Hardware-Aware Static Optimization of Hyperdimensional Computations

Binary spatter code (BSC)-based hyperdimensional computing (HDC) is a highly error-resilient approximate computational paradigm suited for error-prone, emerging hardware platforms. In BSC HDC, the basic datatype is a hypervector, a typically large binary vector, where the size of the hypervector has a significant impact on the fidelity and resource usage of the computation. Typically, the hypervector size is dynamically tuned to deliver the desired accuracy; this process is time-consuming and often produces hypervector sizes that lack accuracy guarantees and produce poor results when reused for very similar workloads. We present Heim, a hardware-aware static analysis and optimization framework for BSC HD computations. Heim analytically derives the minimum hypervector size that minimizes resource usage and meets the target accuracy requirement. Heim guarantees the optimized computation converges to the user-provided accuracy target on expectation, even in the presence of hardware error. Heim deploys a novel static analysis procedure that unifies theoretical results from the neuroscience community to systematically optimize HD computations. We evaluate Heim against dynamic tuning-based optimization on 25 benchmark data structures. Given a 99% accuracy requirement, Heim-optimized computations achieve a 99.2%-100.0% median accuracy, up to 49.5% higher than dynamic tuning-based optimization, while achieving 1.15x-7.14x reductions in hypervector size compared to HD computations that achieve comparable query accuracy and finding parametrizations 30.0x-100167.4x faster than dynamic tuning-based approaches. We also use Heim to systematically evaluate the performance benefits of using analog CAMs and multiple-bit-per-cell ReRAM over conventional hardware, while maintaining iso-accuracy -- for both emerging technologies, we find usages where the emerging hardware imparts significant benefits.
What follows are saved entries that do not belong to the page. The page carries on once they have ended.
`src/rtl/ddc_pkg.sv`:
```
// Shared types and constants for the DDC retune sequencer.
package ddc_pkg;

    localparam int DDC_DECIM_W = 6;
    localparam int DDC_NCO_W   = 32;
    localparam logic [DDC_DECIM_W-1:0] DDC_MIN_DECIM = 6'd4;

    typedef struct packed {
        logic [DDC_NCO_W-1:0]   freq;
        logic [DDC_DECIM_W-1:0] decim;
        logic                   bypass;
    } ddc_cfg_t;

    typedef enum logic [2:0] {
        ST_IDLE,
        ST_DRAIN,
        ST_APPLY,
        ST_SETTLE,
        ST_RUN
    } tune_state_e;

    // The CIC cannot run below the minimum decimation, so smaller requests are raised.
    function automatic logic [DDC_DECIM_W-1:0] clamp_decim(input logic [DDC_DECIM_W-1:0] d);
        return (d < DDC_MIN_DECIM) ? DDC_MIN_DECIM : d;
    endfunction

endpackage

```
`src/rtl/ddc_tune_ctrl_if.sv`:
```
// Retune request channels from the host register file and the hop scheduler.
interface ddc_tune_ctrl_if #(
    parameter int NCO_WIDTH = 32
);
    import ddc_pkg::*;

    logic                   host_req_valid;
    logic                   host_req_ready;
    logic [NCO_WIDTH-1:0]   host_req_freq;
    logic [DDC_DECIM_W-1:0] host_req_decim;
    logic                   host_req_bypass;

    logic                   hop_req_valid;
    logic                   hop_req_ready;
    logic [NCO_WIDTH-1:0]   hop_req_freq;
    logic [DDC_DECIM_W-1:0] hop_req_decim;
    logic                   hop_req_bypass;

    modport master (
        output host_req_valid, host_req_freq, host_req_decim, host_req_bypass,
        output hop_req_valid, hop_req_freq, hop_req_decim, hop_req_bypass,
        input  host_req_ready, hop_req_ready
    );

    modport slave (
        input  host_req_valid, host_req_freq, host_req_decim, host_req_bypass,
        input  hop_req_valid, hop_req_freq, hop_req_decim, hop_req_bypass,
        output host_req_ready, hop_req_ready
    );

endinterface

```
`src/rtl/ddc_req_arb.sv`:
```
// Two-way fixed-priority retune arbiter: the hop scheduler always wins over the host.
module ddc_req_arb
    import ddc_pkg::*;
(
    input  logic     host_valid,
    input  ddc_cfg_t host_cfg,
    input  logic     hop_valid,
    input  ddc_cfg_t hop_cfg,
    output logic     host_gnt,
    output logic     hop_gnt,
    output logic     any_req,
    output logic     sel_src,
    output ddc_cfg_t sel_cfg
);

    assign hop_gnt  = hop_valid;
    assign host_gnt = host_valid && !hop_valid;
    assign any_req  = host_valid || hop_valid;
    assign sel_src  = hop_valid;
    assign sel_cfg  = hop_valid ? hop_cfg : host_cfg;

endmodule

```
`src/rtl/ddc_tune_ctrl.sv`:
```
// Retune sequencer for ddc_core: drain, apply, settle, then pass the DDC stream through.
// Statistics counters are built only when DDC_TUNE_STATS_EN is defined.
module ddc_tune_ctrl
    import ddc_pkg::*;
#(
    parameter int NCO_WIDTH    = 32,
    parameter int DATA_WIDTH   = 16,
    parameter int CIC_STAGES   = 4,
    parameter int DRAIN_CYCLES = 4,
    parameter int SETTLE_EXTRA = 2
) (
    input  logic                    clk,
    input  logic                    rst_n,
    input  logic                    run_en,
    ddc_tune_ctrl_if.slave          req,
    output logic [NCO_WIDTH-1:0]    ddc_cfg_nco_freq,
    output logic [DDC_DECIM_W-1:0]  ddc_cfg_decimation,
    output logic                    ddc_cfg_bypass_cic,
    output logic                    ddc_cfg_enable,
    input  logic [2*DATA_WIDTH-1:0] s_ddc_tdata,
    input  logic                    s_ddc_tvalid,
    output logic                    s_ddc_tready,
    output logic [2*DATA_WIDTH-1:0] m_axis_tdata,
    output logic                    m_axis_tvalid,
    input  logic                    m_axis_tready,
    output logic                    tune_done,
    output logic                    tune_src,
    output logic                    busy,
    output logic [15:0]             tune_count,
    output logic [15:0]             drop_count
);

    localparam int SETTLE_N = CIC_STAGES + SETTLE_EXTRA;
    localparam int DISC_W   = $clog2(SETTLE_N + 1);
    localparam int DRAIN_W  = $clog2(DRAIN_CYCLES + 1);

    tune_state_e        state;
    logic [DRAIN_W-1:0] drain_cnt;
    logic [DISC_W-1:0]  disc_cnt;
    ddc_cfg_t           pend_cfg;
    logic               pend_src;

    ddc_cfg_t host_cfg, hop_cfg, sel_cfg;
    logic     host_gnt, hop_gnt, any_req, sel_src;
    logic     sampling, settle_done;

    assign host_cfg = '{freq: DDC_NCO_W'(req.host_req_freq), decim: req.host_req_decim,
                        bypass: req.host_req_bypass};
    assign hop_cfg  = '{freq: DDC_NCO_W'(req.hop_req_freq), decim: req.hop_req_decim,
                        bypass: req.hop_req_bypass};

    ddc_req_arb u_arb (
        .host_valid (req.host_req_valid),
        .host_cfg   (host_cfg),
        .hop_valid  (req.hop_req_valid),
        .hop_cfg    (hop_cfg),
        .host_gnt   (host_gnt),
        .hop_gnt    (hop_gnt),
        .any_req    (any_req),
        .sel_src    (sel_src),
        .sel_cfg    (sel_cfg)
    );

    assign sampling           = (state == ST_IDLE) || (state == ST_RUN);
    assign req.host_req_ready = sampling && host_gnt;
    assign req.hop_req_ready  = sampling && hop_gnt;

    // SETTLE ends on the beat that consumes the last discard, so the next beat is never lost.
    assign settle_done = (disc_cnt == '0) || (s_ddc_tvalid && disc_cnt == DISC_W'(1));

    assign m_axis_tdata   = s_ddc_tdata;
    assign ddc_cfg_enable = ((state == ST_SETTLE) || (state == ST_RUN)) && run_en;

    always_comb begin
        s_ddc_tready  = 1'b0;
        m_axis_tvalid = 1'b0;
        case (state)
            ST_RUN: begin
                s_ddc_tready  = m_axis_tready;
                m_axis_tvalid = s_ddc_tvalid;
            end
            ST_IDLE, ST_DRAIN: s_ddc_tready = 1'b1;
            // With nothing left to discard the beat is held for RUN rather than dropped.
            ST_SETTLE:         s_ddc_tready = (disc_cnt != '0);
            default:           s_ddc_tready = 1'b0;
        endcase
    end

    always_ff @(posedge clk or negedge rst_n) begin
        if (!rst_n) begin
            state              <= ST_IDLE;
            drain_cnt          <= '0;
            disc_cnt           <= '0;
            pend_cfg           <= '0;
            pend_src           <= 1'b0;
            ddc_cfg_nco_freq   <= '0;
            ddc_cfg_decimation <= DDC_MIN_DECIM;
            ddc_cfg_bypass_cic <= 1'b0;
            tune_done          <= 1'b0;
            tune_src           <= 1'b0;
            busy               <= 1'b0;
        end else begin
            tune_done <= 1'b0;
            case (state)
                ST_IDLE, ST_RUN: begin
                    if (any_req) begin
                        pend_cfg  <= sel_cfg;
                        pend_src  <= sel_src;
                        drain_cnt <= DRAIN_W'(DRAIN_CYCLES - 1);
                        busy      <= 1'b1;
                        state     <= ST_DRAIN;
                    end
                end
                ST_DRAIN: begin
                    if (drain_cnt == '0) state <= ST_APPLY;
                    else                 drain_cnt <= drain_cnt - 1'b1;
                end
                ST_APPLY: begin
                    ddc_cfg_nco_freq   <= NCO_WIDTH'(pend_cfg.freq);
                    ddc_cfg_decimation <= clamp_decim(pend_cfg.decim);
                    ddc_cfg_bypass_cic <= pend_cfg.bypass;
                    tune_src           <= pend_src;
                    disc_cnt           <= pend_cfg.bypass ? '0 : DISC_W'(SETTLE_N);
                    state              <= ST_SETTLE;
                end
                ST_SETTLE: begin
                    if (settle_done) begin
                        state     <= ST_RUN;
                        busy      <= 1'b0;
                        tune_done <= 1'b1;
                    end else if (s_ddc_tvalid) begin
                        disc_cnt <= disc_cnt - 1'b1;
                    end
                end
                default: state <= ST_IDLE;
            endcase
        end
    end

`ifdef DDC_TUNE_STATS_EN
    logic drop_beat;
    assign drop_beat = s_ddc_tvalid && s_ddc_tready &&
                       ((state == ST_IDLE) || (state == ST_DRAIN) || (state == ST_SETTLE));

    always_ff @(posedge clk or negedge rst_n) begin
        if (!rst_n) begin
            tune_count <= '0;
            drop_count <= '0;
        end else begin
            if (state == ST_APPLY && tune_count != 16'hFFFF) tune_count <= tune_count + 1'b1;
            if (drop_beat && drop_count != 16'hFFFF)         drop_count <= drop_count + 1'b1;
        end
    end
`else
    assign tune_count = '0;
    assign drop_count = '0;
`endif

endmodule
```
`src/flat_wrapper.sv`:
```
// flat-port wrapper written by rule: the top's interface ports become plain ports
module ddc_tune_ctrl_flat import ddc_pkg::*;
#(
    parameter int NCO_WIDTH    = 32,
    parameter int DATA_WIDTH   = 16,
    parameter int CIC_STAGES   = 4,
    parameter int DRAIN_CYCLES = 4,
    parameter int SETTLE_EXTRA = 2
)
  (clk, rst_n, run_en, ddc_cfg_nco_freq, ddc_cfg_decimation, ddc_cfg_bypass_cic, ddc_cfg_enable, s_ddc_tdata, s_ddc_tvalid, s_ddc_tready, m_axis_tdata, m_axis_tvalid, m_axis_tready, tune_done, tune_src, busy, tune_count, drop_count, req_host_req_valid, req_host_req_freq, req_host_req_decim, req_host_req_bypass, req_hop_req_valid, req_hop_req_freq, req_hop_req_decim, req_hop_req_bypass, req_host_req_ready, req_hop_req_ready);
  ddc_tune_ctrl_if #(.NCO_WIDTH(NCO_WIDTH)) req_i ();
  input  logic clk;
  input  logic rst_n;
  input  logic run_en;
  output logic [NCO_WIDTH-1:0] ddc_cfg_nco_freq;
  output logic [DDC_DECIM_W-1:0] ddc_cfg_decimation;
  output logic ddc_cfg_bypass_cic;
  output logic ddc_cfg_enable;
  input  logic [2*DATA_WIDTH-1:0] s_ddc_tdata;
  input  logic s_ddc_tvalid;
  output logic s_ddc_tready;
  output logic [2*DATA_WIDTH-1:0] m_axis_tdata;
  output logic m_axis_tvalid;
  input  logic m_axis_tready;
  output logic tune_done;
  output logic tune_src;
  output logic busy;
  output logic [15:0] tune_count;
  output logic [15:0] drop_count;
  input wire logic [$bits(req_i.host_req_valid)-1:0] req_host_req_valid;
  input wire logic [$bits(req_i.host_req_freq)-1:0] req_host_req_freq;
  input wire logic [$bits(req_i.host_req_decim)-1:0] req_host_req_decim;
  input wire logic [$bits(req_i.host_req_bypass)-1:0] req_host_req_bypass;
  input wire logic [$bits(req_i.hop_req_valid)-1:0] req_hop_req_valid;
  input wire logic [$bits(req_i.hop_req_freq)-1:0] req_hop_req_freq;
  input wire logic [$bits(req_i.hop_req_decim)-1:0] req_hop_req_decim;
  input wire logic [$bits(req_i.hop_req_bypass)-1:0] req_hop_req_bypass;
  output wire logic [$bits(req_i.host_req_ready)-1:0] req_host_req_ready;
  output wire logic [$bits(req_i.hop_req_ready)-1:0] req_hop_req_ready;
  assign req_i.host_req_valid = req_host_req_valid;
  assign req_i.host_req_freq = req_host_req_freq;
  assign req_i.host_req_decim = req_host_req_decim;
  assign req_i.host_req_bypass = req_host_req_bypass;
  assign req_i.hop_req_valid = req_hop_req_valid;
  assign req_i.hop_req_freq = req_hop_req_freq;
  assign req_i.hop_req_decim = req_hop_req_decim;
  assign req_i.hop_req_bypass = req_hop_req_bypass;
  assign req_host_req_ready = req_i.host_req_ready;
  assign req_hop_req_ready = req_i.hop_req_ready;
  ddc_tune_ctrl #(.NCO_WIDTH(NCO_WIDTH), .DATA_WIDTH(DATA_WIDTH), .CIC_STAGES(CIC_STAGES), .DRAIN_CYCLES(DRAIN_CYCLES), .SETTLE_EXTRA(SETTLE_EXTRA)) u_core (.clk(clk), .rst_n(rst_n), .run_en(run_en), .req(req_i), .ddc_cfg_nco_freq(ddc_cfg_nco_freq), .ddc_cfg_decimation(ddc_cfg_decimation), .ddc_cfg_bypass_cic(ddc_cfg_bypass_cic), .ddc_cfg_enable(ddc_cfg_enable), .s_ddc_tdata(s_ddc_tdata), .s_ddc_tvalid(s_ddc_tvalid), .s_ddc_tready(s_ddc_tready), .m_axis_tdata(m_axis_tdata), .m_axis_tvalid(m_axis_tvalid), .m_axis_tready(m_axis_tready), .tune_done(tune_done), .tune_src(tune_src), .busy(busy), .tune_count(tune_count), .drop_count(drop_count));
endmodule
```
`config.mk`:
```
export PLATFORM = sky130hd
export DESIGN_NAME = ddc_tune_ctrl_flat
export DESIGN_NICKNAME = d
export VERILOG_FILES = /design/src/rtl/ddc_pkg.sv /design/src/rtl/ddc_tune_ctrl_if.sv /design/src/rtl/ddc_req_arb.sv /design/src/rtl/ddc_tune_ctrl.sv /design/src/flat_wrapper.sv
export SDC_FILE = /design/constraint.sdc
export NUM_CORES = 1
export LEC_CHECK = 0
export ABC_AREA = 1
export CAP_MARGIN = 20
export CORE_MARGIN = 8
export CORE_UTILIZATION = 44
export DETAILED_ROUTE_END_ITERATION = 6
export PLACE_DENSITY = 0.87
export SLEW_MARGIN = 15
export SYNTH_ARGS = -nofsm -noshare
export SYNTH_HDL_FRONTEND = slang
export SYNTH_SLANG_ARGS = --single-unit
```
`constraint.sdc`:
```
create_clock -name clk -period 3.82 [get_ports clk]
set_input_delay 0.573 -clock clk [delete_from_list [all_inputs] [get_ports clk]]
set_output_delay 0.573 -clock clk [all_outputs]
set_load 0.02 [all_outputs]
```
==> results of run 1 <==
[sequential cells by signal, summed over array words and instances, names as in the netlist, 3 cells and up]
register                   cells
u_core.pend_cfg               39
u_core.ddc_cfg_nco_freq       32
u_core.ddc_cfg_decimation      6
u_core.disc_cnt                3
u_core.drain_cnt               3
u_core.state                   3
[placed cells by master (no fill, tap or decap), types with 4 or more instances in the layout]
cell	count
dfrtp_1	90
clkdlybuf4s50_1	129
or2_2	22
o21ai_0	77
nand2_1	72
nand3_1	14
inv_6	4
inv_1	54
ha_1	5
nor2_1	9
or2_0	10
conb_1	32
o211ai_1	37
buf_4	6
clkbuf_8	9
or2_1	5
[logic make-up (layout without fill, tap and decap cells)]
logic type	after synthesis	count (layout)
buffers and inverters	144	208
and+or+nand+nor	138	138
AOI/OAI and AO/OA	125	125
DFF	91	91
adders and majority gates	5	5
other	1	32
xor gates and xnor gates	1	1
[per-layer routing]
| layer | part of all wire [%] | up-vias | track usage [%] |
|---|---|---|---|
| met3 | 6.1 | 37 | 4.32 |
| met2 | 50 | 139 | 27.5 |
| li1 | - | 1723 | - |
| met4 | 3.2 | 0 | 7.69 |
| met5 | 0 | - | 0 |
| met1 | 40 | 1725 | 17.8 |
[worst paths after layout]
kind | start | to | cells past startpoint
worst max-delay path | u_core.state[2]$_DFFE_PN0P_ | ddc_cfg_enable | 4
worst min-delay path | rst_n | u_core.ddc_cfg_nco_freq[20]$_DFFE_PN0P_ | 1
worst max register to register | u_core.state[2]$_DFFE_PN0P_ | u_core.ddc_cfg_decimation[2]$_DFFE_PN1P_ | 5
worst min register to register | u_core.disc_cnt[2]$_DFFE_PN0P_ | u_core.disc_cnt[2]$_DFFE_PN0P_ | 2
max in group asynchronous | rst_n | u_core.ddc_cfg_nco_freq[19]$_DFFE_PN0P_ | 3
min in group clk | u_core.disc_cnt[2]$_DFFE_PN0P_ | u_core.disc_cnt[2]$_DFFE_PN0P_ | 2
[power by group]
part	total [mW]	switching, mW	internal (mW)
clock network	0.613	0.366	0.246
logic	1.99	1.17	0.823
registers	1.64	0.210	1.43
total	4.25	1.75	2.50
[worst reg2reg max path: cells and delay by family (launching register included)]
family | cells | cell delay, ns
AOI/OAI and AO/OA | 1 | 0.17
buffers and inverters | 3 | 0.81
DFF | 1 | 0.42
and+or+nand+nor | 1 | 0.52
[through the flow]
stage                     utilization (%)  setup slack (ns)
final                                56.9              1.22
after global routing                 56.9              1.09
after CTS                            56.6              1.22
after detailed placement             54.8              1.31
after global placement               54.8              1.33
after floorplan                         -              1.83
[final cells by class]
| type | count | area (um2) | area share (%) |
|---|---|---|---|
| clock buffer | 9 | 124 | 2.14 |
| tap | 136 | 170 | 2.94 |
| timing repair buffer | 137 | 1370 | 23.6 |
| clock inverter | 7 | 57.6 | 0.994 |
| inverter | 55 | 206 | 3.57 |
| sequential | 91 | 2280 | 39.3 |
| multi-input combinational | 301 | 1590 | 27.4 |
==> run metrics, run 1 <==
fin nets=717; core footprint=0.0102 mm2; grt total ovfl=0; H-tree levels=3; cell area after layout=0.00579 mm2; share of the synthesized area in the top cell type=slightly below 50%; number of remaining DRC errors=0; CP Class=reg -> out; CTS tree=built; max-cap violation count=0; clock skew=roughly 0.015 ns; Final Setup Violations=0; worst path bufs/invs=2; post-route clock period utilization=approximately 70%; PostCTS Resize Cnt=0; reg-to-reg setup timing slack=between 1.5 and 2 ns; Seq/Total Area, Yosys=50.1%; Port-buffer cells=131; total CTS buffers=9; Critical Path Sink Type=primary output; # clock sinks=91; worst path cell trace=inv_1 -> nand3_1 -> a21boi_0 -> clkdlybuf4s50_1; ys async rst share=100%; Synth Area in Simple Gates=14.2%; outcome=completed; total power=4.25 mW; Post-Synth Adder-Cell Area=under 10%; Post-synth EDFFs=0; number of global-route vias before repair=3830; Post-CTS Setup Bufs=0; final hold violation count=0; Cell Count, Final, Fillers Out=736; xor and xnor area share after synthesis=0.193%; top-count cell post-synth=dfrtp_1; DIE HEIGHT=roughly 120 um; largest net degree at the start of global routing=81; Syn Inst Count=505; Synth area leaders=dfrtp_1, buf_4, o21ai_0; DIE AREA=between 0.01 and 0.015 mm2; Crit path arrival time=2.03 ns; starting density of the core=44.7%; Main synth FF type=dfrtp_1; initial antenna violation count=0; post-synthesis register bit count=91; Cell Area, Placed=between 0.005 and 0.006 mm2; CP top delay family=buffers and inverters; mux cell area share after synthesis=0%; post-synthesis compound-gate area fraction=between 15 and 20%; row cnt=37; worst-path fanout max=6; Cells after DPL=719; post-layout min period=roughly 2.6 ns; hold crit path type=in -> async; Antenna diodes=0; Yosys warning count=0; Slew headroom=a little under three fifths; cell taking the most area after synthesis=dfrtp_1; share of layout cells above drive strength 1=roughly 8.5%; clk root buf=clkbuf_8; Avg Cell Area, Syn=9.01 um2; DRT Pass-1 Iters=4; Iteration-0 DRC Markers=224; GRT Util Overall=15.9%; Hold Buf Count CTS=0; via count=3624; top-level I/O count=around 230; max incr delay on CP=0.64 ns; Clock Latency Late Sink=roughly 0.35 ns; synthesized area=0.00455 mm2; Fin Setup TNS=0 ns; PD cells=734 mW/mm2; P_leak=around 2.6 nW; CTS Buffer Depth=2; vias per inst=4.92; area delta synth->final=27.3%; fin. max-slew vios=0; synth unique cells=31; Worst EP required=roughly 3.3 ns; Worst Setup Start Kind=flip-flop; Highest Clock Rate=approximately 380 MHz; Synth top cells by count=dfrtp_1, o21ai_0, nand2_1; post-DP HPWL=8300 um; Final ANT Viol Nets=0; GP Congestion=around 0.8; RSZ-0062 raised after global routing=false; post-DR wirelength/cell=15.2 um; Min Hold Slack=0.148 ns; crit path max-delay cell type=clkdlybuf4s50_1; Die X=118 um; # fillers=920; global-route wire length before repair=approximately 18000 um; worst IR drop on VDD=328 uV; Reg clk slew, reported paths=approximately 0.10 ns; WL final=11200 um; Worst Tran Pin Value=0.671 ns; largest family of logic cells by synthesized area=buffers and inverters
No activity file was read; power rests on OpenSTA's default activity.
==> inputs of run 2 (changes only) <==
--- a/config.mk
+++ b/config.mk
@@ -8,9 +8,9 @@
 export ABC_AREA = 1
 export CAP_MARGIN = 20
 export CORE_MARGIN = 8
-export CORE_UTILIZATION = 44
+export CORE_UTILIZATION = 41
 export DETAILED_ROUTE_END_ITERATION = 6
-export PLACE_DENSITY = 0.87
+export PLACE_DENSITY = 0.82
 export SLEW_MARGIN = 15
 export SYNTH_ARGS = -nofsm -noshare
 export SYNTH_HDL_FRONTEND = slang
==> constraint.sdc (replaced) <==
create_clock -name clk -period 2.5 [get_ports clk]
set_input_delay 0.375 -clock clk [delete_from_list [all_inputs] [get_ports clk]]
set_output_delay 0.375 -clock clk [all_outputs]
set_load 0.02 [all_outputs]
==> run 2 against run 1 <==
Register-to-register slack got worse by 1.1 ns. Final area grew 0.32%. Sequential share of layout area down 0.13 points. Via count decreased by 2.3%. Power is 53% higher. Critical path type unchanged. Critical endpoint is now m_axis_tvalid. Largest cell class unchanged. Highest routed layer unchanged.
翻译：基于二进制散射码的超维计算是一种高容错的近似计算范式，适用于易出错的新兴硬件平台。在二进制散射码超维计算中，基本数据类型是超向量——一种通常为大规模的二进制向量，其规模对计算的保真度和资源消耗有显著影响。通常，超向量规模通过动态调整以满足目标精度；但该过程耗时且往往生成的超向量规模缺乏精度保证，当复用于高度相似的工作负载时效果不佳。我们提出Heim，一种面向二进制散射码超维计算的硬件感知静态分析与优化框架。Heim通过解析方法推导出最小化资源占用且满足目标精度需求的最小超向量规模。即使存在硬件错误，Heim也能保证优化后的计算在期望值上收敛至用户指定的精度目标。Heim采用一种新颖的静态分析流程，统一了神经科学领域的理论成果，系统性地优化超维计算。我们针对25个基准数据结构，将Heim与基于动态调优的优化方法进行对比评估。在99%精度要求下，Heim优化后的计算实现99.2%-100.0%的中位精度，比基于动态调优的优化方法最高提升49.5%；同时，与达到相当查询精度的超维计算相比，超向量规模缩减1.15-7.14倍，参数化效率达到动态调优方法的30.0-100167.4倍。我们还利用Heim系统评估了在保持等精度条件下，使用模拟内容寻址存储器和多位单元电阻式随机存取存储器相较于传统硬件的性能优势——针对这两种新兴技术，我们均发现了新兴硬件带来显著收益的应用场景。